The trail reports warned that this is a place to be avoided at all costs on weekends or holidays, so in addition to the other "perfect" conditions, I knew I needed to take advantage of what could be my only opportunity to go on a weekday. Feeling pleased to find just a few cars when I pulled into the parking lot after what felt like driving forever (the forest road alone will take you 45 minutes) I was not feeling so pleased to find that "party cloudy" was in fact "one giant all encompassing" cloud. Being this hike is ALL about the view at the top, I was sad to realize I had cashed in my one shot at Mount Townsend at the wrong time - but I was still happy to be alone and determined to make the most of it. 

 

With 3,000 feet of elevation in four miles, I was considering stopping at Windy Camp a mile short of the top...it's not like I'd be able to see anything anyway. Except I never found it. (I have since read you need to go left where a little sign is directing you to go right to follow the trail. I kind of figured that must be where it was at, but at this time, it is very obscured by snow.) Until the switchbacks stopped, I didn't even realize I had made it to the top, such was the state of the complete white out. I had read there were places you could put a tent on the ridge, but I could barely see 20 feet in front of me; so as soon as I spotted a do-able spot right next to the trail, I set camp. 

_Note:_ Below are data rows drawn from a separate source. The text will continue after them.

**src/verilog/hubg_consts.svh**
```systemverilog
// Purpose: constants for the host serial bit-rate generator and framer
// Assumes: 125 MHz system clock, 27.12 MHz crystal rate made by enable
// Notes: register offsets are word indices, byte address is index * 4
//
// How it works
// - Rate register: exponent in bits 7..5, base divisor in 4..0, both r/w.
// - Exponent zero: bit rate is crystal rate over (divisor + 1).
// - Exponent nonzero: crystal over (divisor + 33), over 2^(exponent - 1).
// - Every character: one start, eight data, one stop bit, no parity.
// - Rate register resets to 0x7A.
// - Settings map to standard rates, e.g. 0xEB, 0x7A, 0x15.
`ifndef HUBG_CONSTS_SVH
`define HUBG_CONSTS_SVH

`define HUBG_RATE_IDX 8'h3B
`define HUBG_STAT_IDX 8'h30
`define HUBG_RATE_RESET 8'h7A

`define HUBG_EXP_MSB 7
`define HUBG_EXP_LSB 5
`define HUBG_DIV_MSB 4
`define HUBG_DIV_LSB 0

`define HUBG_ADD_ZERO 13'h0001
`define HUBG_ADD_PRE 13'h0021

`define HUBG_CLK_KHZ 17'h1E848
`define HUBG_XTAL_KHZ 17'h069F0

`define HUBG_LAST_BIT 3'h7

`define HUBG_ST_TXBUSY 0
`define HUBG_ST_RXBUSY 1
`define HUBG_ST_FRERR 2
`define HUBG_ST_OVRUN 3
`define HUBG_ST_RXAVAIL 4
`define HUBG_ST_RATE_LSB 8

`endif

```
**src/verilog/hubg_pkg.sv**
```systemverilog
// Purpose: shared types and rate arithmetic
// Assumes: constants header is on the include path
// Notes: none
`include "hubg_consts.svh"

package hubg_pkg;

    typedef enum logic [1:0] {
        FR_IDLE = 2'b00,
        FR_START = 2'b01,
        FR_DATA = 2'b10,
        FR_STOP = 2'b11
    } hubg_frame_t;

    // Crystal ticks per bit; largest setting gives 4096
    function automatic logic [12:0] rateDivisor(input logic [7:0] rate);
        logic [2:0] ex;
        logic [12:0] base;
        ex = rate[`HUBG_EXP_MSB:`HUBG_EXP_LSB];
        base = {8'h00, rate[`HUBG_DIV_MSB:`HUBG_DIV_LSB]};
        if (ex == 3'h0)
            rateDivisor = base + `HUBG_ADD_ZERO;
        else
            rateDivisor = (base + `HUBG_ADD_PRE) << (ex - 3'h1);
    endfunction

    function automatic logic [11:0] regAddr(input logic [7:0] idx);
        regAddr = {2'h0, idx, 2'h0};
    endfunction

endpackage

```
**src/verilog/hubg_xtal_tick.sv**
```systemverilog
// Purpose: one-cycle enable at the crystal rate from the system clock
// Assumes: CLK_KHZ above XTAL_KHZ
// Notes: phase jitter is one system clock, well inside a bit
`timescale 1ns/1ns
`include "hubg_consts.svh"

module hubg_xtal_tick #(
    parameter logic [16:0] CLK_KHZ = `HUBG_CLK_KHZ,
    parameter logic [16:0] XTAL_KHZ = `HUBG_XTAL_KHZ
) (
    input wire logic clk,
    input wire logic rst_n,
    output logic tick
);

    typedef struct packed {
        logic [16:0] acc;
        logic tick;
    } hubg_xt_t;

    hubg_xt_t st_r;
    hubg_xt_t st_nxt;

    always_comb
    begin
        logic [17:0] sum;
        sum = {1'b0, st_r.acc} + {1'b0, XTAL_KHZ};
        st_nxt = st_r;
        if (sum >= {1'b0, CLK_KHZ})
        begin
            st_nxt.acc = 17'(sum - {1'b0, CLK_KHZ});
            st_nxt.tick = 1'b1;
        end
        else
        begin
            st_nxt.acc = sum[16:0];
            st_nxt.tick = 1'b0;
        end
    end

    always_ff @(posedge clk or negedge rst_n)
    begin
        if (!rst_n)
            st_r <= '0;
        else
            st_r <= st_nxt;
    end

    assign tick = st_r.tick;

endmodule // hubg_xtal_tick

```
**src/verilog/hubg_fifo2.sv**
```systemverilog
// Purpose: small shift buffer, head entry drives the outputs directly
// Assumes: DEPTH of at least 2
// Notes: inRdy is registered, so it reopens one cycle after a pop
`timescale 1ns/1ns

module hubg_fifo2 #(
    parameter int W = 8,
    parameter int DEPTH = 2
) (
    input wire logic clk,
    input wire logic rst_n,
    input wire logic [W-1:0] inData,
    input wire logic inVal,
    output logic inRdy,
    output logic [W-1:0] outData,
    output logic outVal,
    input wire logic outRdy
);

    typedef struct packed {
        logic [DEPTH-1:0][W-1:0] mem;
        logic [DEPTH-1:0] vld;
        logic inRdy;
    } hubg_fifo_t;

    localparam hubg_fifo_t RST_C = '{mem: '0, vld: '0, inRdy: 1'b1};

    hubg_fifo_t st_r;
    hubg_fifo_t st_nxt;

    always_comb
    begin
        logic placed;
        placed = 1'b0;
        st_nxt = st_r;
        if (outRdy && st_r.vld[0])
        begin
            for (int i = 0; i < DEPTH - 1; i++)
            begin
                st_nxt.mem[i] = st_r.mem[i+1];
                st_nxt.vld[i] = st_r.vld[i+1];
            end
            st_nxt.vld[DEPTH-1] = 1'b0;
        end
        if (inVal && st_r.inRdy)
        begin
            for (int i = 0; i < DEPTH; i++)
            begin
                if (!placed && !st_nxt.vld[i])
                begin
                    st_nxt.mem[i] = inData;
                    st_nxt.vld[i] = 1'b1;
                    placed = 1'b1;
                end
            end
        end
        st_nxt.inRdy = !st_nxt.vld[DEPTH-1];
    end

    always_ff @(posedge clk or negedge rst_n)
    begin
        if (!rst_n)
            st_r <= RST_C;
        else
            st_r <= st_nxt;
    end

    assign inRdy = st_r.inRdy;
    assign outData = st_r.mem[0];
    assign outVal = st_r.vld[0];

endmodule // hubg_fifo2

```
**src/verilog/hubg_uart.sv**
```systemverilog
// Purpose: host serial link with programmable bit rate and APB registers
// Assumes: host keeps the bit rate at or below 1228.8 kbit/s
// Notes: received characters pass a two-entry buffer to the user side
`timescale 1ns/1ns
`include "hubg_consts.svh"

module hubg_uart #(
    parameter int RX_DEPTH = 2
) (
    input wire logic clk,
    input wire logic rst_n,
    input wire logic [11:0] paddr,
    input wire logic psel,
    input wire logic penable,
    input wire logic pwrite,
    input wire logic [31:0] pwdata,
    output logic [31:0] prdata,
    output logic pready,
    output logic pslverr,
    input wire logic [7:0] txData,
    input wire logic txValid,
    output logic txReady,
    output logic [7:0] rxData,
    output logic rxValid,
    input wire logic rxReady,
    input wire logic serialRx,
    output logic serialTx
);

    ////////////////////////////////////////////////////////////////////////
    // State

    typedef struct packed {
        logic [7:0] regRate;
        logic [7:0] activeRate;
        logic [31:0] prdata;
        logic pready;
        logic pslverr;
        hubg_pkg::hubg_frame_t txState;
        logic [7:0] txShift;
        logic [2:0] txBit;
        logic [12:0] txCnt;
        logic txLine;
        logic txReady;
        logic [2:0] rxSync;
        logic rxLevel;
        hubg_pkg::hubg_frame_t rxState;
        logic [7:0] rxShift;
        logic [2:0] rxBit;
        logic [12:0] rxCnt;
        logic pushVal;
        logic [7:0] pushData;
        logic frameErr;
        logic overrun;
    } hubg_uart_t;

    localparam hubg_uart_t RST_C = '{
        regRate: `HUBG_RATE_RESET,
        activeRate: `HUBG_RATE_RESET,
        prdata: 32'h0000_0000,
        pready: 1'b0,
        pslverr: 1'b0,
        txState: hubg_pkg::FR_IDLE,
        txShift: 8'h00,
        txBit: 3'h0,
        txCnt: 13'h0000,
        txLine: 1'b1,
        txReady: 1'b1,
        rxSync: 3'h7,
        rxLevel: 1'b1,
        rxState: hubg_pkg::FR_IDLE,
        rxShift: 8'h00,
        rxBit: 3'h0,
        rxCnt: 13'h0000,
        pushVal: 1'b0,
        pushData: 8'h00,
        frameErr: 1'b0,
        overrun: 1'b0
    };

    hubg_uart_t st_r;
    hubg_uart_t st_nxt;
    logic xtalTick;
    logic fifoInRdy;

    ////////////////////////////////////////////////////////////////////////
    // Crystal-rate enable and receive buffer

    hubg_xtal_tick u_tick (
        .clk(clk),
        .rst_n(rst_n),
        .tick(xtalTick)
    );

    hubg_fifo2 #(
        .W(8),
        .DEPTH(RX_DEPTH)
    ) u_rxbuf (
        .clk(clk),
        .rst_n(rst_n),
        .inData(st_r.pushData),
        .inVal(st_r.pushVal),
        .inRdy(fifoInRdy),
        .outData(rxData),
        .outVal(rxValid),
        .outRdy(rxReady)
    );

    ////////////////////////////////////////////////////////////////////////
    // Next state

    always_comb
    begin
        logic [12:0] div;
        logic hitRate;
        logic hitStat;
        logic txAccept;
        logic rxStart;
        logic [31:0] stat;
        div = hubg_pkg::rateDivisor(st_r.activeRate);
        hitRate = paddr == hubg_pkg::regAddr(`HUBG_RATE_IDX);
        hitStat = paddr == hubg_pkg::regAddr(`HUBG_STAT_IDX);
        txAccept = 1'b0;
        rxStart = 1'b0;
        stat = 32'h0000_0000;
        stat[`HUBG_ST_TXBUSY] = st_r.txState != hubg_pkg::FR_IDLE;
        stat[`HUBG_ST_RXBUSY] = st_r.rxState != hubg_pkg::FR_IDLE;
        stat[`HUBG_ST_FRERR] = st_r.frameErr;
        stat[`HUBG_ST_OVRUN] = st_r.overrun;
        stat[`HUBG_ST_RXAVAIL] = rxValid;
        stat[`HUBG_ST_RATE_LSB+7:`HUBG_ST_RATE_LSB] = st_r.activeRate;
        st_nxt = st_r;
        st_nxt.pushVal = 1'b0;

        // Bus: answer one cycle into the access phase
        st_nxt.pready = 1'b0;
        st_nxt.pslverr = 1'b0;
        if (psel && penable && !st_r.pready)
        begin
            st_nxt.pready = 1'b1;
            st_nxt.pslverr = !(hitRate || hitStat);
            if (hitRate)
                st_nxt.prdata = {24'h000000, st_r.regRate};
            else if (hitStat)
                st_nxt.prdata = stat;
            else
                st_nxt.prdata = 32'h0000_0000;
        end
        if (psel && penable && st_r.pready && pwrite)
        begin
            if (hitRate)
                st_nxt.regRate = pwdata[7:0];
            if (hitStat)
            begin
                // Write one to clear; a same-cycle event sets again below
                if (pwdata[`HUBG_ST_FRERR])
                    st_nxt.frameErr = 1'b0;
                if (pwdata[`HUBG_ST_OVRUN])
                    st_nxt.overrun = 1'b0;
            end
        end

        // Pin: change counts once stages two and three agree
        st_nxt.rxSync = {st_r.rxSync[1:0], serialRx};
        if (st_r.rxSync[1] == st_r.rxSync[2])
            st_nxt.rxLevel = st_r.rxSync[2];

        ////////////////////////////////////////////////////////////////////
        // Transmitter

        unique case (st_r.txState)
            hubg_pkg::FR_IDLE:
            begin
                if (txValid && st_r.txReady)
                begin
                    txAccept = 1'b1;
                    st_nxt.txShift = txData;
                    st_nxt.txLine = 1'b0;
                    st_nxt.txReady = 1'b0;
                    st_nxt.txCnt = div - 13'h0001;
                    st_nxt.txState = hubg_pkg::FR_START;
                end
            end
            hubg_pkg::FR_START:
            begin
                if (xtalTick && st_r.txCnt == 13'h0000)
                begin
                    st_nxt.txLine = st_r.txShift[0];
                    st_nxt.txBit = 3'h0;
                    st_nxt.txCnt = div - 13'h0001;
                    st_nxt.txState = hubg_pkg::FR_DATA;
                end
                else if (xtalTick)
                    st_nxt.txCnt = st_r.txCnt - 13'h0001;
            end
            hubg_pkg::FR_DATA:
            begin
                if (xtalTick && st_r.txCnt == 13'h0000)
                begin
                    st_nxt.txCnt = div - 13'h0001;
                    if (st_r.txBit == `HUBG_LAST_BIT)
                    begin
                        st_nxt.txLine = 1'b1;
                        st_nxt.txState = hubg_pkg::FR_STOP;
                    end
                    else
                    begin
                        st_nxt.txShift = {1'b0, st_r.txShift[7:1]};
                        st_nxt.txLine = st_r.txShift[1];
                        st_nxt.txBit = st_r.txBit + 3'h1;
                    end
                end
                else if (xtalTick)
                    st_nxt.txCnt = st_r.txCnt - 13'h0001;
            end
            hubg_pkg::FR_STOP:
            begin
                if (xtalTick && st_r.txCnt == 13'h0000)
                begin
                    st_nxt.txReady = 1'b1;
                    st_nxt.txState = hubg_pkg::FR_IDLE;
                end
                else if (xtalTick)
                    st_nxt.txCnt = st_r.txCnt - 13'h0001;
            end
        endcase

        ////////////////////////////////////////////////////////////////////
        // Receiver, samples at mid-bit

        unique case (st_r.rxState)
            hubg_pkg::FR_IDLE:
            begin
                if (!st_r.rxLevel)
                begin
                    rxStart = 1'b1;
                    st_nxt.rxCnt = div >> 1;
                    st_nxt.rxState = hubg_pkg::FR_START;
                end
            end
            hubg_pkg::FR_START:
            begin
                if (xtalTick && st_r.rxCnt == 13'h0000)
                begin
                    // Glitch shorter than half a bit is dropped
                    st_nxt.rxState = st_r.rxLevel ? hubg_pkg::FR_IDLE
                                                  : hubg_pkg::FR_DATA;
                    st_nxt.rxBit = 3'h0;
                    st_nxt.rxCnt = div - 13'h0001;
                end
                else if (xtalTick)
                    st_nxt.rxCnt = st_r.rxCnt - 13'h0001;
            end
            hubg_pkg::FR_DATA:
            begin
                if (xtalTick && st_r.rxCnt == 13'h0000)
                begin
                    st_nxt.rxShift = {st_r.rxLevel, st_r.rxShift[7:1]};
                    st_nxt.rxCnt = div - 13'h0001;
                    st_nxt.rxBit = st_r.rxBit + 3'h1;
                    if (st_r.rxBit == `HUBG_LAST_BIT)
                        st_nxt.rxState = hubg_pkg::FR_STOP;
                end
                else if (xtalTick)
                    st_nxt.rxCnt = st_r.rxCnt - 13'h0001;
            end
            hubg_pkg::FR_STOP:
            begin
                if (xtalTick && st_r.rxCnt == 13'h0000)
                begin
                    st_nxt.rxState = hubg_pkg::FR_IDLE;
                    if (!st_r.rxLevel)
                        st_nxt.frameErr = 1'b1;
                    else if (fifoInRdy)
                    begin
                        st_nxt.pushVal = 1'b1;
                        st_nxt.pushData = st_r.rxShift;
                    end
                    else
                        st_nxt.overrun = 1'b1;
                end
                else if (xtalTick)
                    st_nxt.rxCnt = st_r.rxCnt - 13'h0001;
            end
        endcase

        // Rate swaps only with both directions idle
        if (st_r.txState == hubg_pkg::FR_IDLE && !txAccept
            && st_r.rxState == hubg_pkg::FR_IDLE && !rxStart)
            st_nxt.activeRate = st_r.regRate;
    end

    ////////////////////////////////////////////////////////////////////////
    // Registers

    always_ff @(posedge clk or negedge rst_n)
    begin
        if (!rst_n)
            st_r <= RST_C;
        else
            st_r <= st_nxt;
    end

    assign prdata = st_r.prdata;
    assign pready = st_r.pready;
    assign pslverr = st_r.pslverr;
    assign txReady = st_r.txReady;
    assign serialTx = st_r.txLine;

endmodule // hubg_uart

```
**config.mk**
```make
export PLATFORM = sky130hd
export DESIGN_NAME = hubg_uart
export DESIGN_NICKNAME = d
export VERILOG_FILES = /design/src/verilog/hubg_pkg.sv /design/src/verilog/hubg_xtal_tick.sv /design/src/verilog/hubg_fifo2.sv /design/src/verilog/hubg_uart.sv
export VERILOG_INCLUDE_DIRS = /design/src /design/src/verilog
export SDC_FILE = /design/constraint.sdc
export NUM_CORES = 1
export LEC_CHECK = 0
export BUFFER_PORTS_ARGS = -buffer_cell sky130_fd_sc_hd__buf_2
export CAP_MARGIN = 20
export CORE_UTILIZATION = 24
export CTS_CLUSTER_DIAMETER = 80
export CTS_CLUSTER_SIZE = 10
export DETAILED_ROUTE_END_ITERATION = 7
export PLACE_DENSITY = 0.46
export SLEW_MARGIN = 10
export SYNTH_ARGS = -nofsm -noshare
export SYNTH_HDL_FRONTEND = slang
export SYNTH_SLANG_ARGS = --single-unit
```
**constraint.sdc**
```tcl
create_clock -name clk -period 3.35 [get_ports clk]
set_clock_uncertainty 0.1 [all_clocks]
set_input_delay 0.67 -clock clk [delete_from_list [all_inputs] [get_ports clk]]
set_output_delay 0.67 -clock clk [all_outputs]
set_load 0.02 [all_outputs]
```
# Yosys cells after proc, flatten, opt, wreduce, memory -nomap -nowiden
# Cells that the tools add are included.
# classes
n_lt_le_gt_ge	1
n_shift	1
muxes	61
addsub	10
eq_ne	24
n_reduce_logical	48
# op_table
operator	n
$mux 13	10
$pmux 13 s3	2
$sub 13x1->13 const B	3
$mux 11	3
$mux 16	2
$mux 10	3
$logic_not 13->1	2
$ne 2x2->1 const B	13
$eq 12x8->1 const B	2
$mux 2	11
$add 17x15->18 const B	1
$ge 18x17->1 const B	1
$mux 18	1
$mux 9	2
$sub 17x17->17 const B	1
$mux 1	16
$pmux 2 s4	2
$pmux 8 s2	1
$reduce_and 4->1	4
$mux 15	1
$logic_and 1x1->1	13
$shl 7x3->13	1
$pmux 3 s2	2
$reduce_bool 2->1	6
21 further kinds	42
# totals
out_inout_bits	45
in_bits	60
wordCells	172
ff_bits	140

# Logic depth before layout (Yosys ltp)
# Gate-level depths: netlist of run 1.
# depth
ltp_word	9
ltp_mapped	16
depth_no_buf	12

# By module
# Synthesis of run 1 repeated with hierarchy kept, for this count alone.
# hier_totals
cells_unflattened	914
hier_area_um2	8685.8
# by_module_without_submodules
mod	seq_area_each_um2	n_inst	area_per_inst_um2	cells_each
hubg_uart	2597.5	1	6432.4	705
hubg_xtal_tick	375.4	1	1328.8	145
hubg_fifo2	476.7	1	924.6	64

# Worst setup path before layout of run 1
# Ideal clock, no wire load.
# synth_timing
kind	register to register
startpoint	register st_r[108] (netlist bit)
endpoint	register st_r[21] (netlist bit)
period_less_slack_ns	3.109
arrival_ns	2.884
setup_slack_ns	0.241
path_stages_with_launch	15
setup_time_ns	0.125
required_time_ns	3.125
path_buffers	5
cell_sequence	dfstp_2 > buf_6 > buf_6 > inv_2 > ha_1 > buf_4 > clkbuf_1 > o21ai_0 > a2bb2oi_2 > ha_1 > nor4b_2 > and2_1 > buf_4 > a221oi_2 > nor3_2
# synth_between
elab_chain_len	6
word_cells_on_any_way	8
classes_between	2 x add/sub; 1 x shift; 4 x mux; 1 x reduce/logical
# synth_lines
item	line	text
start, declared	hubg_uart.sv:81	hubg_uart_t st_r;
start signal, assigned	hubg_uart.sv:301	st_r <= st_nxt;
$sub 3x1->3	hubg_pkg.sv:24	rateDivisor = (base + `HUBG_ADD_PRE) << (ex - 3'h1);
$shl 7x3->13	hubg_pkg.sv:24	
$mux 13 (*)	hubg_pkg.sv:21	if (ex == 3'h0)
$sub 13x1->13	hubg_uart.sv:249, hubg_uart.sv:259	
$mux 13	hubg_uart.sv:243	if (xtalTick && st_r.rxCnt == 13'h0000)
$pmux 13 s3 (*)	hubg_uart.sv:231	unique case (st_r.rxState)
# Mark *: on every way between the ends. The rest lies on a longest branch, timed or not. The select of a mux whose other input is x is not followed.
# A chain may end at the register's enable or synchronous reset.

# Final worst setup path of run 1
# layout_timing
startpoint	register st_r[108] (netlist bit)
endpoint	register st_r[17] (netlist bit)
# The elaborated chain is that of the path after synthesis.

==> summary.txt, run 1 <==
Status
  • Outcome: completed

Drt
  • WL/cell: 14.06 um
  • Total Wirelength: 20.09 mm
  • DR vias: 6,611
  • Antenna viol nets, final: 0
  • Initial DRC count: 298
  • Vias per cell: 4.626
  • TritonRoute pass-1 iters: 4
  • DRC violations left: 0

Critical path
  • R2R depth: 9
  • Largest stage delay, worst path: 0.54 ns
  • Worst R2R End: st_r[17]
  • Critical register-to-register path startpoint: st_r[108]
  • Startpoint class of the critical path: register
  • Kind of critical path: reg -> reg
  • CP max stage cell: dfstp_2
  • Crit path max fanout: 7
  • Worst R2R Setup Slack: 0.21 ns
  • CP Capture Type: register
  • CP cell instances: inv_2 -> ha_1 -> xor2_1 -> nand2_1 -> o32ai_1 -> nor2_1 -> a31oi_1 -> o21ai_1 -> a21oi_1
  • Required @ worst endpoint: 3.61 ns
  • WP data arrival: 3.40 ns

Power
  • Leak: 4.405 nW
  • PwrDens: 360.2 nW/um2
  • Peak VDD IR: 300.4 uV

Global route
  • Initial antenna violation count: 0
  • Met2 usage: 0.1929
  • All-Layer GR Usage: 0.1163
  • GR Layer Usage met3: 0.02038
  • GRT Max-Usage Layer: met2
  • Vias in the first global route: 6,577
  • Grt total ovfl: 0
  • Largest net degree at the start of global routing: 79
  • Global-route wire length before repair: 33.88 mm
  • M1 GR Usage: 0.1507

Clock tree
  • CTS tree: yes
  • Clk Latency, worst-skew pair: 0.43 ns
  • CTS sink cnt: 137
  • CTS Buf Count: 17
  • Clk slew on worst S/H paths: 0.07 ns
  • Clock buffer depth: 2
  • Root buffer cell: clkbuf_16
  • H-tree depth: 4

Logic synthesis
  • Ys async rst share: 1.000
  • Yosys Warn Count: 0
  • Seq cells post-synth: 137
  • Syn Std Cell Area: 8618 um2
  • Syn Inst Count: 907
  • Post-synth EDFFs: 0
  • Post-Syn Area per Cell: 9.502 um2
  • Ys flop type: dfrtp_1
  • Register area share after synthesis: 0.4003
  • Unique masters post-synth: 94

Worst hold path
  • Hold Crit Class: in -> reg
  • Hold path start: serialRx
  • Worst-case hold path end point: st_nxt[39]
  • Hold Path Stages: 1

Die
  • Initial core utilization: 0.2429
  • IO Count: 105
  • Rows: 69
  • Core region area: 35,480 um2
  • Die area: 36,670 um2
  • Die H: 191.5 um
  • Die width: 191.5 um

Timing
  • Slew HR: 0.4548
  • Crit share post-route: 0.9386
  • Fin. max-slew vios: 0
  • Crit path time final: 3.144 ns
  • Final setup margin: 0.2055 ns
  • Min Hold Slack: 0.2385 ns
  • Setup violators final: 0
  • Final hold viol count: 0
  • RSZ-0062 raised after global routing: false
  • Fmax: 318.0 MHz
  • Final setup TNS: 0 ns
  • Slew @ Worst Pin: 0.8178 ns

Final layout
  • Diode count: 0
  • Share of layout cells above drive strength 1: 0.2397
  • Nets@finish: 1,041
  • Fillcell total: 3,733
  • Layout area overhead: 14.46%
  • Finished Layout Cells: 1,429

Run
  • MaxCap Viol Count: 0

Place
  • I/O Buffers: 64
  • Placed cell count: 1,396
  • Placed wire-length estimate: 14.82 mm
  • Routability congestion estimate: 0.8208
  • Setup slack at placement: 0.07329 ns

As I ate my dinner looking into the white, I hoped maybe I would wake up to something different. And though I couldn't savor beauty, I could savor the silence - which was eerily saturating. After hitting my sleeping bag early to get out of the cold, I decided I'd better pee one last time before I fell asleep. (If you are considering doing this as an overnight trip, be warned there is NO PRIVACY whatsoever. Thank God I was alone, because my butt would be out for all to see. Also, be aware you need to haul all your water up as well.) 

Tears came as soon as I unzipped my tent. Pictures can never capture what it feels like to be surrounded with such overwhelming beauty. It felt like I had hit the jackpot.

The four miles down the mountain took a third less time (three hours up, two down, for a total of eight miles) and today I have a body that hurts as much as my heart. It feels right and good, and I am incredibly grateful to Mount Townsend for all it gave me.